Jumlah penderita TB Indonesia sekitar 5,8% total TB dunia dan menempati peringkat keempat dengan angka prevalensi 281/100.000 penduduk. Kendala program pemberantasan dan penanggulangan TB adalah Resistensi obat anti tuberkulosis, karena pengobatan lama, mahal, dan tingginya efek samping. Tujuan penelitian menganalisis penyebab resistensi OAT. Penelitian dilakukan pada tahun 2013 dengan rancangan penelitian menggunakan kasus kontrol. Sampel kasus penderita TB resisten dan sampel kontrol penderita TB yang sembuh masing-masing 26 orang. Data dari hasil pemeriksaan laboratorium dan catatan medik di RS Dr. HA. Rotinsulu Kota Bandung. Uji statistik dengan chi square dan besar risiko dari OR. Hasil penelitian didapatkan 80,8% kategori MDR-TB dan 19,2% XDR-TB. Penderita TB mengalami efek samping 42,3%, riwayat pengobatan tidak adekuat 96,2%, adanya kontak erat 30,8%, tempat pengobatan sebelumnya tidak menerapkan DOTS 15,4%. Penyebab resistensi OAT adalah riwayat pengobatan tidak adekuat (nilai p= 0,001; OR= 40,00, 95%CI: 4,66-343,14). Pencegahan resistensi OAT dengan penatalaksanaan TB komprehensif, menerapkan program DOTS agar pengobatan tidak terputus dan berkesinambungan.

 

Number of case TB Indonesia approximately 5.8% total TB in world, was ranked fourth with prevalence rate 281/100,000 population. Anti-tuberculosis drug resistant become problem prevention and eradication TB programmes, because treatment for longer, expensive, and greater side effects. The purpose this study was analysis causes Anti-tuberculosis drug resistant. This research was conducted at 2013 with design using case control. Cases which TB patients drug resistance, control which patients were cured TB each one as 26 people.
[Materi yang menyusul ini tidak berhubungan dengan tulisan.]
`config.mk`:
```
export PLATFORM = sky130hd
export DESIGN_NAME = reg_scoreboard
export DESIGN_NICKNAME = d
export VERILOG_FILES = /design/src/rtl/reg_scoreboard_pkg.sv /design/src/rtl/reg_scoreboard_sb_counter.sv /design/src/rtl/reg_scoreboard.sv
export SDC_FILE = /design/constraint.sdc
export NUM_CORES = 1
export LEC_CHECK = 0
export ABC_AREA = 0
export BUFFER_PORTS_ARGS = -buffer_cell sky130_fd_sc_hd__buf_2
export CAP_MARGIN = 20
export CORE_MARGIN = 5
export CORE_UTILIZATION = 51
export DETAILED_ROUTE_END_ITERATION = 6
export PLACE_DENSITY = 0.71
export SYNTH_ARGS = -nofsm -noshare
export SYNTH_HDL_FRONTEND = slang
export SYNTH_SLANG_ARGS = --single-unit
```
`constraint.sdc`:
```
create_clock -name clk -period 2.85 [get_ports clk]
set_input_delay 0.57 -clock clk [delete_from_list [all_inputs] [get_ports clk]]
set_output_delay 0.57 -clock clk [all_outputs]
set_load 0.005 [all_outputs]
```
Data obtained from the results laboratory and medical records in  hospital Dr. HA. Rotinsulu Bandung. Statictic analyzed using chi-square test and risk factor from OR. Results showed 80.8% MDR-TB and 19.2% XDR-TB. TB patients who experience side effects 42.3%, inadequate treatment 96.2%, 30.8% close contact, not implementing DOTS 15.4%. The causes anti-tuberculosis drug resistance inadequate treatment (P value= 0.001; OR= 40.00, 95%CI: 4.66-343.14). Prevention of anti-tuberculosis drug resistance by comprehensive TB management, implementing DOTS program that uninterrupted and continuous treatment.